Each line of the records containing "nonzero" is to be copied out and returned.

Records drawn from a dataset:
==========

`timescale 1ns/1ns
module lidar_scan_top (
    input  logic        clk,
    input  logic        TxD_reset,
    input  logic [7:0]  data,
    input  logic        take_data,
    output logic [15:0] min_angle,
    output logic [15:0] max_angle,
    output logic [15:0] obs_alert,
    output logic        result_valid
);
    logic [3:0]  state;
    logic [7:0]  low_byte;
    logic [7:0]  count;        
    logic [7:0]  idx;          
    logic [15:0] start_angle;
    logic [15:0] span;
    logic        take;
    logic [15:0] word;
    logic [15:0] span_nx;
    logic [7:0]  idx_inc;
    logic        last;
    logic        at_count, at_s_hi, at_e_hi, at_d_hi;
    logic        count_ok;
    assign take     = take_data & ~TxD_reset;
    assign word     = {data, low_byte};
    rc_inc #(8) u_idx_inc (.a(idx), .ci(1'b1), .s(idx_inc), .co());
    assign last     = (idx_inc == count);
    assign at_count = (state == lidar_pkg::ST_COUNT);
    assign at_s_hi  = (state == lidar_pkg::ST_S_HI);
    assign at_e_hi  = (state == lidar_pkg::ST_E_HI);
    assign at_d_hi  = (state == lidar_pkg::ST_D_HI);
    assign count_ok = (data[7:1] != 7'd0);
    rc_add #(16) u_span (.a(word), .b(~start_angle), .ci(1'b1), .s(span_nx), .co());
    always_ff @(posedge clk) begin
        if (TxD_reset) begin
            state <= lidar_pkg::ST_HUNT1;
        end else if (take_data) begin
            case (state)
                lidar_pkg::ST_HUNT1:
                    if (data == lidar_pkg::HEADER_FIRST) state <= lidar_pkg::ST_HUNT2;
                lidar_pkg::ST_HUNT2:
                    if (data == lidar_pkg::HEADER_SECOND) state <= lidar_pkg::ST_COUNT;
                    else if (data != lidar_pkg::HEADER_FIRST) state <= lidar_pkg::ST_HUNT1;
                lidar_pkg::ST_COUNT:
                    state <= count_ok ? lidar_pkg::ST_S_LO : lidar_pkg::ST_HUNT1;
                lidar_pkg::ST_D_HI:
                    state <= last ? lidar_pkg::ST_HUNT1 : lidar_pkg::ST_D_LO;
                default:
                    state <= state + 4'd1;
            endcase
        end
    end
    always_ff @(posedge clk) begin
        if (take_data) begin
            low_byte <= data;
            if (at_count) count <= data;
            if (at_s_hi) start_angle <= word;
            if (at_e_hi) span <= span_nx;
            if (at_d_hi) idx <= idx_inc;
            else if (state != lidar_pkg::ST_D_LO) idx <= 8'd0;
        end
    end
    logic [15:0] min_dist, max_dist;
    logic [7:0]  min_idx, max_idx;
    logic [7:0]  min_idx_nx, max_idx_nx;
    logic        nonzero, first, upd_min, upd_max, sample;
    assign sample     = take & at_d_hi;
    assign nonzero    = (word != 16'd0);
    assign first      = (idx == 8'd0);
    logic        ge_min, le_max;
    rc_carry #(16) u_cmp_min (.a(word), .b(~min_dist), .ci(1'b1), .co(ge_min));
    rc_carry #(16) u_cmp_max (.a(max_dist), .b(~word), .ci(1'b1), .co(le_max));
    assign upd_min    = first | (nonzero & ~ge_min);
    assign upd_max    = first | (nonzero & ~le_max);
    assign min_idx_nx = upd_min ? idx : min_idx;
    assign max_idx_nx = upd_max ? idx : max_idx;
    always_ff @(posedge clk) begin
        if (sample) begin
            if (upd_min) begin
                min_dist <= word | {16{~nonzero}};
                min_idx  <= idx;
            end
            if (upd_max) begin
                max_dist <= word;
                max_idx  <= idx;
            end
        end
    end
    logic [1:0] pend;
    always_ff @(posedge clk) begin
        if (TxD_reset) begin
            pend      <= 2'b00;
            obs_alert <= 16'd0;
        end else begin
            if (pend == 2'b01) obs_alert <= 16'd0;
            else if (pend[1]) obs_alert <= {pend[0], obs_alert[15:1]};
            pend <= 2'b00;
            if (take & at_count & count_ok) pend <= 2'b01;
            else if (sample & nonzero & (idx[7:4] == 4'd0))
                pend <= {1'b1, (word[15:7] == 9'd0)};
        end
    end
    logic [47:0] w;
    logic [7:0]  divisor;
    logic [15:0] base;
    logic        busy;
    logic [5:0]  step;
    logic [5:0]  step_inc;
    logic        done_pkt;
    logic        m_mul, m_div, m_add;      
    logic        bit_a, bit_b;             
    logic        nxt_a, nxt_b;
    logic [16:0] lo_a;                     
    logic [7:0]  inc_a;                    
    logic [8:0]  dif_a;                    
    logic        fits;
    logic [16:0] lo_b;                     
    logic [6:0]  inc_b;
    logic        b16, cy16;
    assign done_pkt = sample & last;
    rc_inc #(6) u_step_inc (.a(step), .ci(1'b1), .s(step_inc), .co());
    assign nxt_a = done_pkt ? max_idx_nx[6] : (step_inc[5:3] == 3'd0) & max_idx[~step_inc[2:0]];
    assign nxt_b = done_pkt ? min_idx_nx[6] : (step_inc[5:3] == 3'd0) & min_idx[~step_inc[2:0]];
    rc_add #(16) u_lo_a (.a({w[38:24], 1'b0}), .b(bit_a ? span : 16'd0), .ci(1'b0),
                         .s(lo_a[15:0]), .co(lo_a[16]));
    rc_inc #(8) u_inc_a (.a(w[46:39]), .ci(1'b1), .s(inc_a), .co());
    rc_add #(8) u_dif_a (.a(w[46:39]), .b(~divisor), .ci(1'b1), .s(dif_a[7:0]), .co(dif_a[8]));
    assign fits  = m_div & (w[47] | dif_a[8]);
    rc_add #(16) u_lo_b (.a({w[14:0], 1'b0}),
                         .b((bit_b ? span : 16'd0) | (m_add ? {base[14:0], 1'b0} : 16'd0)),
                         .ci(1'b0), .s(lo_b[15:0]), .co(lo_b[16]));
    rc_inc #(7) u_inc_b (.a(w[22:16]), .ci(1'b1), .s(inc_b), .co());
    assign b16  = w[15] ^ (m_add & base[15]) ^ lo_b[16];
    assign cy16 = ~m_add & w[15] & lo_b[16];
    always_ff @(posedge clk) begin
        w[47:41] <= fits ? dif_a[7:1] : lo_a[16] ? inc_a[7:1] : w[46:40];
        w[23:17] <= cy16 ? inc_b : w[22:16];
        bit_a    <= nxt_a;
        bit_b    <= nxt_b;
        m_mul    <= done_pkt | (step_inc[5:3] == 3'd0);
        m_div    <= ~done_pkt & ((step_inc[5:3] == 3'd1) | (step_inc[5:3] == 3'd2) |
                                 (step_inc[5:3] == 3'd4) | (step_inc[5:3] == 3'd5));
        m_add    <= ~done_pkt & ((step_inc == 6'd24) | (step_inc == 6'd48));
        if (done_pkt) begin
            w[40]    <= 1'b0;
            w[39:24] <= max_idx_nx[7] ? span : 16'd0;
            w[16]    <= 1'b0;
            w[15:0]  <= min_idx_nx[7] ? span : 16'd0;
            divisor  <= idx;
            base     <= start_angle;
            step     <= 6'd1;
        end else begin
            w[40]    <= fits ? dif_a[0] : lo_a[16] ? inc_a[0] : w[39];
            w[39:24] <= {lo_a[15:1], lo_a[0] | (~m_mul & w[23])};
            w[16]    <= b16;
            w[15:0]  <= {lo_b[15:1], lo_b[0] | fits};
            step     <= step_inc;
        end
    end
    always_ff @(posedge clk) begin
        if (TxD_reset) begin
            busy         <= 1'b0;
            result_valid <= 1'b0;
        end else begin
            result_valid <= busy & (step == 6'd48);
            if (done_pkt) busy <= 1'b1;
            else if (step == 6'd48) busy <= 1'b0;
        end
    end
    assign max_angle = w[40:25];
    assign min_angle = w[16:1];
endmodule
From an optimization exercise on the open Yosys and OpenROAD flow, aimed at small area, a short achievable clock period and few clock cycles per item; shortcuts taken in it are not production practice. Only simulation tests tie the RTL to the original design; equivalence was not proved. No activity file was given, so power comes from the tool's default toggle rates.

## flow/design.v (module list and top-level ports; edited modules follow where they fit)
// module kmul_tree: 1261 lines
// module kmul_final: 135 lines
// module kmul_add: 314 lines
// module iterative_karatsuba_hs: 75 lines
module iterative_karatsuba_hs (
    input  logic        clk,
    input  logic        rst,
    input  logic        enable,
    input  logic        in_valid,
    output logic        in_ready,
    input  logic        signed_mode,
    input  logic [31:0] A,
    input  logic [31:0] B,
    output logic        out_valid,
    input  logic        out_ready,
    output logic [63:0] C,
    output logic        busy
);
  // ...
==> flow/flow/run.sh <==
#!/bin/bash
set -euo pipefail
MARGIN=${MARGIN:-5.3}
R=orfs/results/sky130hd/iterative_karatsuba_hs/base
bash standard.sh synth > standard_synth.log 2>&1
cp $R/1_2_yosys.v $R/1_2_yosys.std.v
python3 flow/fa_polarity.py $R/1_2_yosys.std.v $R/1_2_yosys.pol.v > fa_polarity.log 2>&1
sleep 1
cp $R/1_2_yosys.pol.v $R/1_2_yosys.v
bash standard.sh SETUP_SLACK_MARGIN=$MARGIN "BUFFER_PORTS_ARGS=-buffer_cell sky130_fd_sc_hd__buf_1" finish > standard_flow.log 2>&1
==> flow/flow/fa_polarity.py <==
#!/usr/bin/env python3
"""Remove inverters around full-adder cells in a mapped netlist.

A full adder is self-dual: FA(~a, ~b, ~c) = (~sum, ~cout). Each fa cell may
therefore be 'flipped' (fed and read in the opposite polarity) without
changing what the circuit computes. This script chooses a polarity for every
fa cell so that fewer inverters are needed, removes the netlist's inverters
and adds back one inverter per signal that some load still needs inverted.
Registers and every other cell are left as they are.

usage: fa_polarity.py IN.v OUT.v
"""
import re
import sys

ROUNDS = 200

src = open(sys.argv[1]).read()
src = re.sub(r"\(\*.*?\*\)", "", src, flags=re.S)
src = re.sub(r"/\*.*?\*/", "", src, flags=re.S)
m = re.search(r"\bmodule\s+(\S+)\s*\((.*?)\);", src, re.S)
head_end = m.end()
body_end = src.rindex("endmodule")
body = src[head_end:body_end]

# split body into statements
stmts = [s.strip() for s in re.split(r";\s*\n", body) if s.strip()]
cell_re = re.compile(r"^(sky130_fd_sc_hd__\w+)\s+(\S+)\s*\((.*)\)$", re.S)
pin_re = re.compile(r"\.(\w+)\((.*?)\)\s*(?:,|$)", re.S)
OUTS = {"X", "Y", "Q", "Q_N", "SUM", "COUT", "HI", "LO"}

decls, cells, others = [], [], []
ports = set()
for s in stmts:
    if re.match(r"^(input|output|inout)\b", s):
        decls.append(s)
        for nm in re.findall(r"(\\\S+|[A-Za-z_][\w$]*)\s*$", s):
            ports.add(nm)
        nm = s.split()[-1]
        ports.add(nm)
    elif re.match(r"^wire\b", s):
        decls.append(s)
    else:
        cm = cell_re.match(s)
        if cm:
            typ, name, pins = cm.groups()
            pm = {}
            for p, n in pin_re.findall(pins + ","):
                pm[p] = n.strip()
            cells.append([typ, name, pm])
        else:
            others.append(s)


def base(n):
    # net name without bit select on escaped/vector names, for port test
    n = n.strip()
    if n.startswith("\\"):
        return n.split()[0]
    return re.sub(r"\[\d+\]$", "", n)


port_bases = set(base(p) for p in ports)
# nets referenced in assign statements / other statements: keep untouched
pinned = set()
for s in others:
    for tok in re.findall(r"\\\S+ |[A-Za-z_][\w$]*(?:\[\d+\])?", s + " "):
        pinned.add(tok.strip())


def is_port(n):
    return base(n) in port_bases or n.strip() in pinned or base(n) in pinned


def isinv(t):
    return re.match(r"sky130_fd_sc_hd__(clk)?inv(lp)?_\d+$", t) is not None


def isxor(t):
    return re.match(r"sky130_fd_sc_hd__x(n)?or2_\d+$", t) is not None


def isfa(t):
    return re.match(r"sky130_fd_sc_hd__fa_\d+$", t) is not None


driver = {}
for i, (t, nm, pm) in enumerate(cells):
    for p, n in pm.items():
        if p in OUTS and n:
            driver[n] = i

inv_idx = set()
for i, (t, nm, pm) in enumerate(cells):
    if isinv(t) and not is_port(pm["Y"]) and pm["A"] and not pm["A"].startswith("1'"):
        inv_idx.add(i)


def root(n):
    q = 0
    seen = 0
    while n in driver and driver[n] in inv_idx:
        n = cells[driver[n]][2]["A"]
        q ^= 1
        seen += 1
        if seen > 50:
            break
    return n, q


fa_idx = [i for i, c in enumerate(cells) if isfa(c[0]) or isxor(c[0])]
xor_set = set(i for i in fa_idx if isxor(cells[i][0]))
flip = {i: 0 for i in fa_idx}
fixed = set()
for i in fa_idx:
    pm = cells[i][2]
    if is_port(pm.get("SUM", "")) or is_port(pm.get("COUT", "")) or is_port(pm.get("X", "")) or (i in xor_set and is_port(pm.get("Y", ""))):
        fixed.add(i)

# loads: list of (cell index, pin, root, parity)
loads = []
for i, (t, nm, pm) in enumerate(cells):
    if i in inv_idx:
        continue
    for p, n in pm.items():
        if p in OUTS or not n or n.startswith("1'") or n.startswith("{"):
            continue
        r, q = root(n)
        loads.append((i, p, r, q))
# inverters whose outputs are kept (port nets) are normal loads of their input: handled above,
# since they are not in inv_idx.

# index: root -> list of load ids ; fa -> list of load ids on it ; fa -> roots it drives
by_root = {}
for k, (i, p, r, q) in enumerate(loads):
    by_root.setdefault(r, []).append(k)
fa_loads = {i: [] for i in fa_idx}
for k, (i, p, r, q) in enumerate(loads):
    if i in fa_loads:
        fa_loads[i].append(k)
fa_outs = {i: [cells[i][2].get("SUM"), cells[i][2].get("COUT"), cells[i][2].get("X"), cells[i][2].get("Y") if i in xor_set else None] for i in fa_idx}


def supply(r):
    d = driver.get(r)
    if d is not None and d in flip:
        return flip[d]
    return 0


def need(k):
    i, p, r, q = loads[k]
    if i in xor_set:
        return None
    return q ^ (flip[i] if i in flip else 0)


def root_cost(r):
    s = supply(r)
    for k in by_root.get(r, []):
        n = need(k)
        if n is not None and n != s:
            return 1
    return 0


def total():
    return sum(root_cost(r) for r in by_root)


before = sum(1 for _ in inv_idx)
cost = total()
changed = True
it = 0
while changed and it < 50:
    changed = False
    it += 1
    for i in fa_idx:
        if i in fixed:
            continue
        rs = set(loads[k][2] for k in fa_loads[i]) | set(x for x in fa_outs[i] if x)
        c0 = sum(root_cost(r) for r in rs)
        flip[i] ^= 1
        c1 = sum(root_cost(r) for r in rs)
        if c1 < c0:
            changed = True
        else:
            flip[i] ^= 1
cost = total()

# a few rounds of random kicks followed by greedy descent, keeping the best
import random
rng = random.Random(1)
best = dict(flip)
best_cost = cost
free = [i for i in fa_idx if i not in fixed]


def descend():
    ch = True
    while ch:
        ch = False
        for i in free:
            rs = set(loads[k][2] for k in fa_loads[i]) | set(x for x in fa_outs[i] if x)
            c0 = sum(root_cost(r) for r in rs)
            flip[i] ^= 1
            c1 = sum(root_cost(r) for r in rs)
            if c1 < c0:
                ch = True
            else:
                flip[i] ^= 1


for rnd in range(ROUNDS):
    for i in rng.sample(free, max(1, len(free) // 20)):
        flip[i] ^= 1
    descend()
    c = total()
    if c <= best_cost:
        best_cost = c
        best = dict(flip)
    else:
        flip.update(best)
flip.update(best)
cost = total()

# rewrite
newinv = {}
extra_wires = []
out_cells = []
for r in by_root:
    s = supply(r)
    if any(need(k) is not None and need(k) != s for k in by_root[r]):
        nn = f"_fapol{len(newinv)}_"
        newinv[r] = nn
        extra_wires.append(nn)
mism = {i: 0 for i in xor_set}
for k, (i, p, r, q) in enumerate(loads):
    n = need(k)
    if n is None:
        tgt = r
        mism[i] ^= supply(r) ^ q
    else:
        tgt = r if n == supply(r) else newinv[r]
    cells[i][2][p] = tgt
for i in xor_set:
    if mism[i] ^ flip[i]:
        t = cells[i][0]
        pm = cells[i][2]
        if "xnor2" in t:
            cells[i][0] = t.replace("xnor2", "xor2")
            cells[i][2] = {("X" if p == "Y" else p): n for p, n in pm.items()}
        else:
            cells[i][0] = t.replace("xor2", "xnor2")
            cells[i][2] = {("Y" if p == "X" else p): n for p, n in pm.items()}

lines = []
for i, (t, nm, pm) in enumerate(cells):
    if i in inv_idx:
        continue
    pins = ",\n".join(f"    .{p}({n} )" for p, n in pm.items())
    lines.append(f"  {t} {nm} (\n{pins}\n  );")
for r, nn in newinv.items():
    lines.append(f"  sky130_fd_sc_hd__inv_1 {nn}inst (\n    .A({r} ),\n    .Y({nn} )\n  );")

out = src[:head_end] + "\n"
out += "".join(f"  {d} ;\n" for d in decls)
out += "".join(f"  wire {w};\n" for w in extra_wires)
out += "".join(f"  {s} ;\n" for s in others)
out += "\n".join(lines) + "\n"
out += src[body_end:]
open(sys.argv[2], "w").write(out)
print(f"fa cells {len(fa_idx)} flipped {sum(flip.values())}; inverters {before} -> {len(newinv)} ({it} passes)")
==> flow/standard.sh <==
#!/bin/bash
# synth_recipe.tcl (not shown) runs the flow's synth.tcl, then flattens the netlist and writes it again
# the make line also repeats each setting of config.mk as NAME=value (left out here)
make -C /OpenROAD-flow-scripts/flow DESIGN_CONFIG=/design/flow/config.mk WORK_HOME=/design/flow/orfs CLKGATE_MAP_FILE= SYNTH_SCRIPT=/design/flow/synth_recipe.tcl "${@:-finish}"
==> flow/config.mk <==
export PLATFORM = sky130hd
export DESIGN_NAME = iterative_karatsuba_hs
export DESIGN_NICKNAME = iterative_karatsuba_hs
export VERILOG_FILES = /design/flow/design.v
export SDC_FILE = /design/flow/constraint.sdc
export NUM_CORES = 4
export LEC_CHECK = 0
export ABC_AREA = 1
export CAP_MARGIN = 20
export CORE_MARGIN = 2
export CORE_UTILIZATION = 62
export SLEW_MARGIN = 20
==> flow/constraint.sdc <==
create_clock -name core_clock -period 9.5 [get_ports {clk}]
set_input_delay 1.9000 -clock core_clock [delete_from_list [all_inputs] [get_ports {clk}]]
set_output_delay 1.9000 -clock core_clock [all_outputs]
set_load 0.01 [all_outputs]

==========

Exercise response |
    logic        nonzero, first, upd_min, upd_max, sample;
    assign nonzero    = (word != 16'd0);
    assign upd_min    = first | (nonzero & ~ge_min);
    assign upd_max    = first | (nonzero & ~le_max);
                min_dist <= word | {16{~nonzero}};
            else if (sample & nonzero & (idx[7:4] == 4'd0))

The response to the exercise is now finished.